New Photography 2012 presents five artists—Michele Abeles, Birdhead (Ji Weiyu and Song Tao), Anne Collier, Zoe Crosher, and Shirana Shahbazi—whose varied techniques and backgrounds represent the diversity and vitality of photography today.
Michele Abeles’s (American, b. 1977) elegant studio constructions combine common objects, such as potted plants, printed fabrics, and wine bottles, with nude males whose bodies are often truncated by the frame, to create images that renegotiate the creative process of still life and nude photography.
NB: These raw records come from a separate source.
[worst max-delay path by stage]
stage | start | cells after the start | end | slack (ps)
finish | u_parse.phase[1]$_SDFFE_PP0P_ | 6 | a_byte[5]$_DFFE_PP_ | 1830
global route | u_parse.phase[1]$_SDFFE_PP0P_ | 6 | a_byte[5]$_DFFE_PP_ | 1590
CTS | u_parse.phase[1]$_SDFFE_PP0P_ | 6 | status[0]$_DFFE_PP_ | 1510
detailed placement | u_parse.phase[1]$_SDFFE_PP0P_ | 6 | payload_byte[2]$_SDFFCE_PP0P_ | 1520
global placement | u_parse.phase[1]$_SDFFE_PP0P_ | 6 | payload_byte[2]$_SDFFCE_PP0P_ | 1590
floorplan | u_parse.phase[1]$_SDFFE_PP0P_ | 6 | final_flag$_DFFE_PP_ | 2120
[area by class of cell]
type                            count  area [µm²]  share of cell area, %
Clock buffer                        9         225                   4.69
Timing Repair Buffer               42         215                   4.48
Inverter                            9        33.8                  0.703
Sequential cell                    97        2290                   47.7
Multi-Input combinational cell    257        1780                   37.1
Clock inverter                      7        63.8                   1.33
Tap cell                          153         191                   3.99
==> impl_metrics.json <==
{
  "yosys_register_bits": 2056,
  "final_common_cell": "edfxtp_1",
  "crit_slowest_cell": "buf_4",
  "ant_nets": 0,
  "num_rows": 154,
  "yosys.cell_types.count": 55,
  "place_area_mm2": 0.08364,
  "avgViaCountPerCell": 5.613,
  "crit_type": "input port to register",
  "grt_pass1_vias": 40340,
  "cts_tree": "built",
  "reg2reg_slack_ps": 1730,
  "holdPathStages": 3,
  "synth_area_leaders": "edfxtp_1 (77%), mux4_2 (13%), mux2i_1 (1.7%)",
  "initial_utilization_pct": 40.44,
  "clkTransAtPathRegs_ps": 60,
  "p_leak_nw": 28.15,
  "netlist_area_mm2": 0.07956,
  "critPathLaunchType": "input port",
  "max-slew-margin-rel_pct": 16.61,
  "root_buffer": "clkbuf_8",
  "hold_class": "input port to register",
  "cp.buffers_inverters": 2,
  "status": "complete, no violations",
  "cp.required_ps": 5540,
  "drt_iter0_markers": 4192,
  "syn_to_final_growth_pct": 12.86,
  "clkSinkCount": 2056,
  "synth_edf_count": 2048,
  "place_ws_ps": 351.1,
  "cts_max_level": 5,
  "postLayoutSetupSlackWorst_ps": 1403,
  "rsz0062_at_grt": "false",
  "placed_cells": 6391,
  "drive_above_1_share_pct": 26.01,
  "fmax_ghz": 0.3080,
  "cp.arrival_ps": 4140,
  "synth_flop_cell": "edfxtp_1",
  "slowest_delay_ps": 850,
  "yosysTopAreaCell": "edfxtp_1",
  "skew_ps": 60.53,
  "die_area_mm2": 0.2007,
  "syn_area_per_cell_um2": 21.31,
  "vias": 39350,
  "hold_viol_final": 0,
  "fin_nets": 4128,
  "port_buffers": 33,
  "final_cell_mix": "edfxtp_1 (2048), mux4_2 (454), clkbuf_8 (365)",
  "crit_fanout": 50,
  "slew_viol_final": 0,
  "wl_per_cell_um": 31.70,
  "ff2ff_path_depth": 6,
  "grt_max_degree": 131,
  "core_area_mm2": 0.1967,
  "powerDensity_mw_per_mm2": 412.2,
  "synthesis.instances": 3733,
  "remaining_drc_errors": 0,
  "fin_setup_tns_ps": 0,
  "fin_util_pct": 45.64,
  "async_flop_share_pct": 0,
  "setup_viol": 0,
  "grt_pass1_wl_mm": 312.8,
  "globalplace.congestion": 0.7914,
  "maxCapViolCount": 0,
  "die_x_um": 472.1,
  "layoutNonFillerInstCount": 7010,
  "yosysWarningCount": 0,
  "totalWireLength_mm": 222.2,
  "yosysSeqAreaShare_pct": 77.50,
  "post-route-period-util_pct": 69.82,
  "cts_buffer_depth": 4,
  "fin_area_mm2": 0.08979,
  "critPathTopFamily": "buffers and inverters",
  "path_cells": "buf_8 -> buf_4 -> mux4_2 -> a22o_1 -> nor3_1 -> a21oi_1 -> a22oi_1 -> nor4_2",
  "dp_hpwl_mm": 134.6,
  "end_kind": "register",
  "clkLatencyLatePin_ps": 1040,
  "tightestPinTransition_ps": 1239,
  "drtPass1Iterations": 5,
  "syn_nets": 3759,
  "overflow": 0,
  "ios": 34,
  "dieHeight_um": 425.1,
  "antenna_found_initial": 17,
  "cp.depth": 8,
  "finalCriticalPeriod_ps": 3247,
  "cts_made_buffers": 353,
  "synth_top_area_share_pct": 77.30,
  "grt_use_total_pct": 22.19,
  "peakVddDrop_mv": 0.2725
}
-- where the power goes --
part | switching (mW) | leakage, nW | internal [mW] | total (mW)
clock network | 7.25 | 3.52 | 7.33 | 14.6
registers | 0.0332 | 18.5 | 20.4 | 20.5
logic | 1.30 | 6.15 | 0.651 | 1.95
**config.mk**
```make
export PLATFORM = sky130hd
export DESIGN_NAME = tga_rle_image_decoder
export DESIGN_NICKNAME = d
export VERILOG_FILES = /design/src/rtl/core/tga_pkg.sv /design/src/rtl/core/tga_front.sv /design/src/rtl/core/tga_fifo.sv /design/src/rtl/core/tga_back.sv /design/src/rtl/core/tga_rle_image_decoder.sv
export SDC_FILE = /design/constraint.sdc
export NUM_CORES = 1
export LEC_CHECK = 0
export ABC_CLOCK_PERIOD_IN_PS = 12500
export BUFFER_PORTS_ARGS = -buffer_cell sky130_fd_sc_hd__buf_4
export CORE_MARGIN = 4
export CORE_UTILIZATION = 60
export CTS_CLUSTER_DIAMETER = 80
export DETAILED_ROUTE_END_ITERATION = 6
export GPL_ROUTABILITY_DRIVEN = 1
export PLACE_DENSITY_LB_ADDON = 0.2
export SYNTH_ARGS = -nofsm -noshare
export SYNTH_HDL_FRONTEND = slang
export SYNTH_SLANG_ARGS = --single-unit
```
**constraint.sdc**
```tcl
create_clock -name clock -period 12.5 [get_ports clock]
set_input_delay 1.25 -clock clock [delete_from_list [all_inputs] [get_ports clock]]
set_output_delay 1.25 -clock clock [all_outputs]
set_load 0.05 [all_outputs]
```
Shanghai-based duo Birdhead (Ji Weiyu, Chinese, b. 1980, and Song Tao, Chinese, b. 1979) capture the lived reality of their community against the urban landscape of Shanghai. Their mass accumulation of snapshots of friends and family eating, working, sleeping, and hanging out, speaks to a world of total image saturation and the obsessive documentation of the Facebook generation. Often created using a technique of re-photography, Anne Collier’s (American, b. 1970) meticulous compositions are informed as much by West Coast Conceptual art practices as by product photography and advertising. Her dryly humorous pictures evoke formal and psychological associations that frame recurrent tensions of power and gender. Zoe Crosher (American, b. 1975) calls photography’s veracity into question by rearranging, re-photographing, and re-imagining the archive of Michelle duBois, an all-American girl who was devoted to relentless self-documentation in the 1970s and 1980s. Drawing on the language of commercial photography, Shirana Shahbazi (German, born Iran 1974) approaches recognizable photographic genres like portraiture, still life, abstraction, and landscape with a distinctly analytical eye. She investigates the circulation and production of images today by outputting her pictures in multiple forms, from photographic wall murals to discrete photographs and photorealist paintings.
Together, these artists speak to the diverse permutations of photography in an era when the definition of the medium is continually changing.